Three days before announcing the shuttering of its Gunsan assembly plant on Feb. 12, GM ceased production at a nearby powertrain factory that employed about 100 of the roughly 2,000 employees that it plans to cut as the plant closes, Automotive News has learned.
The powertrain facility produced 2.0-liter diesel engines for the Chevy Captiva, which is built at a plant roughly 100 miles north in Incheon. Engines for the Chevrolet Cruze and Chevrolet Orlando, which the Gunsan plant builds, are being imported from Opel in Europe.
Closing the powertrain plant is expected to have minimal impact on production for GM's Bupyeong operations in Incheon, which produce powertrains and assemble the Captiva, Aveo, Trax and Malibu for Chevrolet. A GM spokesman said the plant has other sources for the engines.
Following the closure, GM also plans to cease operating an "exclusive dock" for shipping less than 1.5 miles away from the plant.
GM expects the closure to cost up to $850 million, including about $475 million in noncash asset writedowns and up to $375 million in primarily employee-related cash expenses. The charges will be substantially recorded in the second quarter, GM said.
The decision to close the facilities came less than a week after GM CEO Mary Barra said company officials were "in discussions" with minority owners and union officials involved with GM Korea that could lead to "some rationalization actions or restructuring."

"We're going to have to take actions going forward to have a viable business," Barra said during a conference call on Feb. 6 to review the automaker's fourth-quarter and 2017 financial results.
GM said the assembly plant has been increasingly underutilized, running at about 20 percent of capacity over the past three years, "making continued operations unsustainable."
The weak production reflects falling local demand and the loss of a key export market following Chevrolet's 2013 decision to substantially withdraw from Europe.
The closures will bring GM's footprint in Korea down to about 14,000 people; three assembly plants; three powertrain facilities; a large proving ground; and a design studio, in addition to its GM Korea headquarters in Incheon, South Korea.
Workers in Gunsan last week staged a protest against the closure, with the labor union warning of a possible strike if GM doesn't withdraw the plan, Reuters reported.

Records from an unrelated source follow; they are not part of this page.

What follows belongs to an exercise in optimizing a design on an open flow for small area, a short achievable clock period and few clock cycles per item; a production flow would make more cautious choices. Function was checked by simulation only, so behaviour that the tests miss may differ from the original.

==> wip/zinc <==
==> flow/design.v (excerpt) <==
module bce_mean_loss #(
  parameter int MAX_ELEMENTS = 4096
) (
  input  wire logic        clk,
  input  wire logic        rst_n,
  input  wire logic        in_valid,
  output logic             in_ready,
  input  wire logic [16:0] in_prediction,
  input  wire logic [16:0] in_target,
  input  wire logic        in_last_element,
  output logic             out_valid,
  input  wire logic        out_ready,
  output logic [31:0]      out_mean_loss,
  output logic [12:0]      out_element_count,
  input  wire logic        cfg_psel,
  input  wire logic        cfg_penable,
  input  wire logic        cfg_pwrite,
  input  wire logic [2:0]  cfg_paddr,
  input  wire logic [31:0] cfg_pwdata,
  output logic [31:0]      cfg_prdata,
  output logic             cfg_pready
);
Settings: LEC_CHECK=0, CAP_MARGIN=20, CORE_MARGIN=2, CORE_UTILIZATION=40, SLEW_MARGIN=20; clock period 13.0 ns.
standard.sh (not shown) runs the stock make flow with config.mk's settings and CLKGATE_MAP_FILE= SYNTH_SCRIPT=/design/flow/synth_recipe.tcl, a recipe that flattens the netlist after the stock synthesis.
==> flow/flow/run.sh <==
#!/bin/bash
# Standard layout, with timing repair asked to leave 8 ns of setup slack at
# the design's clock period (the constraints themselves are unchanged).
set -o pipefail
export SETUP_SLACK_MARGIN=8
bash standard.sh > standard.log 2>&1
==> wip/juniper: changes against wip/zinc <==
==> flow/flow/run.sh (replaced) <==
#!/bin/bash
# Standard layout, with timing repair asked to leave 7 ns of setup slack at
# the design's clock period (the constraints themselves are unchanged).
set -o pipefail
export SETUP_SLACK_MARGIN=7
bash standard.sh > standard.log 2>&1
==> wip/xenon: changes against wip/zinc <==
==> flow/run.sh (new file) <==
#!/bin/bash
# synth_recipe.tcl (not shown) runs the flow's synth.tcl, then flattens the netlist and writes it again
# the make line also repeats each setting of config.mk as NAME=value (left out here)
make -C /OpenROAD-flow-scripts/flow DESIGN_CONFIG=/design/flow/config.mk WORK_HOME=/design/flow/orfs CLKGATE_MAP_FILE= SYNTH_SCRIPT=/design/flow/synth_recipe.tcl finish
removed: flow/flow/run.sh
removed: flow/standard.sh
==> results.txt <==
* CLK BUF at 86
* Reg-to-Reg Start: u_front.sp2_r[0]$_DFF_P_
* CP max-delay cell: dfxtp_1
* Result of the run: finished clean
* Later-pin clock latency in the skew report at 0.65 ns
* Global-route wire length before repair at 195.0 mm
* Layout inverter count without the clock tree at 640
* Least-Margin Pin Slew at 1.109 ns
The numbers above come from wip/xenon.

==> results.txt <==
* Row count at 127
* Result of the run: finished clean
* Final wirelength at 120.4 mm
* Area leader, netlist: dfxtp_1
* Least-Margin Pin Slew at 1.128 ns
* Reg-to-Reg Start: u_front.p1_r[0]$_SDFF_PP1_
* Later-pin clock latency in the skew report at 0.66 ns
* Layout inverter count without the clock tree at 640
* CP max-delay cell: or4_1
The numbers above come from wip/juniper.

==> results.txt <==
* CP max-delay cell: fa_1
* Result of the run: finished clean
* Global-route wire length before repair at 200.3 mm
* CLK BUF at 93
* Largest net degree at the start of global routing at 72
* Seq/total area at 23.76%
* Post-Layout Cell Count at 7246
* Layout inverter count without the clock tree at 641
* Least-Margin Pin Slew at 1.083 ns
The numbers above come from wip/zinc.

Testbench counts of wip/zinc, summed over its fixed seeds: cycles 16,920, items 16,000.
Testbench counts of wip/juniper, summed over its fixed seeds: cycles 16,920, items 16,000.
Testbench counts of wip/xenon, summed over its fixed seeds: cycles 16,920, items 16,000.


==> run a <==
bce_mean_loss, a different RTL version from the one above (not shown whole).
## bce_mean_loss
module bce_mean_loss #(
  parameter int MAX_ELEMENTS = 4096
) (
  input  wire logic        clk,
  input  wire logic        rst_n,
  input  wire logic        in_valid,
  output logic             in_ready,
  input  wire logic [16:0] in_prediction,
  input  wire logic [16:0] in_target,
  input  wire logic        in_last_element,
  output logic             out_valid,
  input  wire logic        out_ready,
  output logic [31:0]      out_mean_loss,
  output logic [12:0]      out_element_count,
  input  wire logic        cfg_psel,
  input  wire logic        cfg_penable,
  input  wire logic        cfg_pwrite,
  input  wire logic [2:0]  cfg_paddr,
  input  wire logic [31:0] cfg_pwdata,
  output logic [31:0]      cfg_prdata,
  output logic             cfg_pready
);
clock: 13.0 ns
lec_check: 0
cap_margin: 20
core_margin: 2
core_utilization: 40
slew_margin: 20
run.sh (not shown) runs the stock make flow with config.mk's settings and CLKGATE_MAP_FILE= SYNTH_SCRIPT=/design/flow/synth_recipe.tcl, a recipe that flattens the netlist after the stock synthesis.
Stock flow here: none of the scripts above is used.
==> run b: changes against run a <==
==> flow/flow/run.sh (new file) <==
#!/bin/bash
# Standard layout, with timing repair asked to leave 8 ns of setup slack at
# the design's clock period (the constraints themselves are unchanged).
set -o pipefail
export SETUP_SLACK_MARGIN=8
bash standard.sh > standard.log 2>&1
==> flow/standard.sh (new file) <==
#!/bin/bash
# synth_recipe.tcl (not shown) runs the flow's synth.tcl, then flattens the netlist and writes it again
# the make line also repeats each setting of config.mk as NAME=value (left out here)
make -C /OpenROAD-flow-scripts/flow DESIGN_CONFIG=/design/flow/config.mk WORK_HOME=/design/flow/orfs CLKGATE_MAP_FILE= SYNTH_SCRIPT=/design/flow/synth_recipe.tcl "${@:-finish}"
removed: flow/run.sh
==> summary of the runs <==
Of run b and run a, run b has the higher clock skew (gap 0.019 ns).
In run a the worst hold slack is higher than in run b, by 0.0052 ns.
Run a passed the timing, design-rule and antenna checks. Run b completed with no timing, DRC or antenna violations.
In global-route usage, run a and run b hardly differ.
Against run a, the via count of run b is larger by 0.78%.
==> figures <==
Final cycle utilization of the critical path: run b 36.7%; run a 41.7%
First-pass iteration count of the detailed router: run b 5; run a 7
Pre-CTS WS: run b 7.15 ns; run a 7.19 ns
Result of the run: run b finished clean; run a finished clean
Layout Utilization: run b 44.6%; run a 44.6%
Post_cts resized: run b 7; run a 0
Max Fclk: run b 210 MHz; run a 185 MHz
Worst Slack Setup Final: run b 8.23 ns; run a 7.58 ns
Routed wl met3: run b 6.67 mm; run a 5.90 mm
Worst hold path endpoint: run b u_front.rp3_r[5]$_DFF_P_; run a u_front.t4_r[14]$_DFF_P_
Initial antenna violation count: run b 0; run a 1
Testbench counts of run a, summed over its fixed seeds: cycles 17,087, items 16,000.
Testbench counts of run b, summed over its fixed seeds: cycles 17,087, items 16,000.

-- re-timing with driven ports --
The flow's constraints put no driver on any port. The routed layouts listed below were extracted and timed again, unchanged, in two steps. Step 1 assumes that a clkbuf_16 drives the clock port and a buf_2 every other input. Step 2 also shifts input and output timing later by t, the mid clock arrival at the registers, as if the neighbouring blocks saw the same clock. Three values: ideal, step 1, step 2; two values: the first two.
run	t, ns	slack for setup (ns)	latest minus earliest clock arrival (ns)	worst data-port slew with drivers (ns)	cell pins on the clock port's net
wip/zinc	0.698	7.442 / 7.442 / 7.442	0.039 / 0.039	0.06	1
wip/juniper	0.706	7.192 / 7.192 / 7.192	0.047 / 0.047	0.05	1
wip/xenon	0.700	6.464 / 6.464 / 6.464	0.046 / 0.045	0.05	1
run a	0.762	7.581 / 7.581 / 7.481	0.058 / 0.057	0.05	1
run b	0.764	8.232 / 8.232 / 7.592	0.076 / 0.077	0.07	1
After both steps every run listed still meets setup and hold. The setup slack of run b, which loses most, moves by 0.000 ns with the drivers and by -0.640 ns with both steps.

GM said it has proposed "a concrete plan to stay in the country and turn the business around" to key stakeholders in the country, including its labor union, the South Korean government and key GM Korea shareholders. The proposal includes significant product-related investments in South Korea and would preserve thousands of jobs, the automaker said.
A GM spokeswoman declined to provide additional details of the turnaround plan.

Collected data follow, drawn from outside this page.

What follows belongs to an exercise in optimizing a design on an open flow for small area, a short achievable clock period and few clock cycles per item; a production flow would make more cautious choices. In this exercise RTL edits were held to simulation tests only and were not proved equivalent to the original. Power is estimated from default activity; no workload was simulated.

==> design/flow/config.mk <==
export PLATFORM = sky130hd
export DESIGN_NAME = main
export DESIGN_NICKNAME = main
export VERILOG_FILES = /design/flow/design.v
export SDC_FILE = /design/flow/constraint.sdc
export NUM_CORES = 4
export LEC_CHECK = 0
export CAP_MARGIN = 20
export CORE_MARGIN = 2
export CORE_UTILIZATION = 40
export SLEW_MARGIN = 20
==> design/flow/design.v <==
module main #(
    parameter int MEM_var_28859_28863 = 64,
    parameter int MEM_var_28861_28867 = 32,
    parameter int MEM_var_29020_28863 = 32
) (
    input  logic        clock,
    input  logic        reset,
    input  logic        start_port,
    input  logic [1:0]  S_oe_ram,
    input  logic [1:0]  S_we_ram,
    input  logic [13:0] S_addr_ram,
    input  logic [15:0] S_Wdata_ram,
    input  logic [7:0]  S_data_ram_size,
    output logic        done_port,
    output logic [15:0] Sout_Rdata_ram,
    output logic [1:0]  Sout_DataRdy
);
    localparam int N = MEM_var_29020_28863 / 2;
    localparam logic [6:0] ARR = 7'(MEM_var_28859_28863);
    localparam logic [6:0] SCR = 7'(MEM_var_28861_28867);
    localparam logic [6:0] LAST = 7'(N - 1);
    localparam logic [6:0] HALF = 7'(N / 2);
    localparam bit SKIP = N <= 1;
    typedef enum logic [1:0] {IDLE, MERGE, COPY, DONE} state_t;
    state_t      state_q, state_d;
    logic [7:0]  ram_q [128];
    logic        ph_q;
    logic [6:0]  o_q, i_q, j_q, w_q;
    logic [15:0] left_q;
    logic [1:0]  rdy_q;
    logic [15:0] rdata_q;
    logic [6:0]  wmask, lo, mid, hi, o_nx, rd_addr, wr_addr;
    logic [15:0] rd_data, wr_data;
    logic        take, last_o, blk_end, wr_en;
    logic [1:0]  s_ok, s_rd, s_wr;
    always_comb begin
        wmask   = (w_q << 1) - 7'd1;
        lo      = o_q & ~wmask;
        mid     = lo + w_q;
        hi      = lo + (w_q << 1);
        o_nx    = o_q + 7'd1;
        last_o  = o_q == LAST;
        blk_end = (o_nx & wmask) == 7'd0;
        rd_addr = state_q == COPY ? SCR + (o_q << 1) : ARR + ((ph_q ? j_q : i_q) << 1);
        rd_data = {ram_q[rd_addr + 7'd1], ram_q[rd_addr]};
        take    = (i_q < mid) && ((j_q >= hi) || ($signed(left_q) <= $signed(rd_data)));
        wr_en   = !reset && ((state_q == MERGE && ph_q) || state_q == COPY);
        wr_addr = state_q == COPY ? ARR + (o_q << 1) : SCR + (o_q << 1);
        wr_data = (state_q == COPY || !take) ? rd_data : left_q;
    end
    always_comb begin
        s_ok = '0;
        s_rd = '0;
        s_wr = '0;
        for (int c = 0; c < 2; c++) begin
            s_ok[c] = state_q == IDLE && S_data_ram_size[4*c +: 4] == 4'd8;
            s_rd[c] = s_ok[c] && S_oe_ram[c];
            s_wr[c] = s_ok[c] && S_we_ram[c];
        end
    end
    always_comb begin
        state_d = state_q == IDLE  ? (start_port ? MERGE : IDLE)
                : state_q == MERGE ? (SKIP ? DONE : (ph_q && last_o ? COPY : MERGE))
                : state_q == COPY  ? (last_o ? (w_q == HALF ? DONE : MERGE) : COPY)
                : IDLE;
    end
    always_comb begin
        done_port      = state_q == DONE;
        Sout_DataRdy   = rdy_q;
        Sout_Rdata_ram = rdata_q;
    end
    always_ff @(posedge clock) begin
        if (reset) begin
            state_q <= IDLE;
            ph_q    <= 1'b0;
            o_q     <= '0;
            i_q     <= '0;
            j_q     <= '0;
            w_q     <= '0;
            left_q  <= '0;
        end else begin
            state_q <= state_d;
            if (state_q == IDLE) begin
                w_q  <= 7'd1;
                o_q  <= '0;
                i_q  <= '0;
                j_q  <= 7'd1;
                ph_q <= 1'b0;
            end else if (state_q == MERGE && !ph_q) begin
                left_q <= rd_data;
                ph_q   <= 1'b1;
            end else if (state_q == MERGE) begin
                ph_q <= 1'b0;
                o_q  <= last_o ? 7'd0 : o_nx;
                i_q  <= blk_end ? o_nx : i_q + 7'(take);
                j_q  <= blk_end ? o_nx + w_q : j_q + 7'(!take);
            end else if (state_q == COPY) begin
                o_q <= last_o ? 7'd0 : o_nx;
                if (last_o) begin
                    w_q <= w_q << 1;
                    i_q <= '0;
                    j_q <= w_q << 1;
                end
            end
        end
    end
    always_ff @(posedge clock) begin
        if (reset) begin
            rdy_q   <= '0;
            rdata_q <= '0;
        end else begin
            for (int c = 0; c < 2; c++) begin
                rdy_q[c]         <= s_ok[c] && (S_oe_ram[c] || S_we_ram[c]);
                rdata_q[8*c +: 8] <= s_rd[c] ? ram_q[S_addr_ram[7*c +: 7]] : 8'h00;
            end
        end
    end
    always_ff @(posedge clock) begin
        if (!reset) begin
            if (wr_en) begin
                ram_q[wr_addr]        <= wr_data[7:0];
                ram_q[wr_addr + 7'd1] <= wr_data[15:8];
            end
            for (int c = 0; c < 2; c++)
                if (s_wr[c]) ram_q[S_addr_ram[7*c +: 7]] <= S_Wdata_ram[8*c +: 8];
        end
    end
endmodule
==> design/flow/run.sh <==
#!/bin/bash
# synth_recipe.tcl (not shown) runs the flow's synth.tcl, then flattens the netlist and writes it again
# the make line also repeats each setting of config.mk as NAME=value (left out here)
make -C /OpenROAD-flow-scripts/flow DESIGN_CONFIG=/design/flow/config.mk WORK_HOME=/design/flow/orfs CLKGATE_MAP_FILE= SYNTH_SCRIPT=/design/flow/synth_recipe.tcl finish
==> design/flow/constraint.sdc <==
create_clock -name core_clock -period 9.0 [get_ports {clock}]
set_input_delay 1.8000 -clock core_clock [delete_from_list [all_inputs] [get_ports {clock}]]
set_output_delay 1.8000 -clock core_clock [all_outputs]
set_load 0.01 [all_outputs]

"This is the first step in a holistic plan to turn GM Korea into an acceptable return on investment," she said in an email. "As the plan progresses, we'll be able to share specific details."
South Korea's government-run development bank owns a 17 percent stake in GM Korea, while GM's main Chinese partner, SAIC Motor Corp., controls 6 percent. GM owns the other 77 percent.
GM Korea, which was established in 2002 with the acquisition of bankrupt Daewoo Motors, employed about 16,000 people in 2017, roughly two-thirds of them hourly workers.
Last year, GM Korea sold about 132,377 vehicles in Korea — down 27 percent from a year earlier — and exported 392,170 vehicles to 120 markets around the world.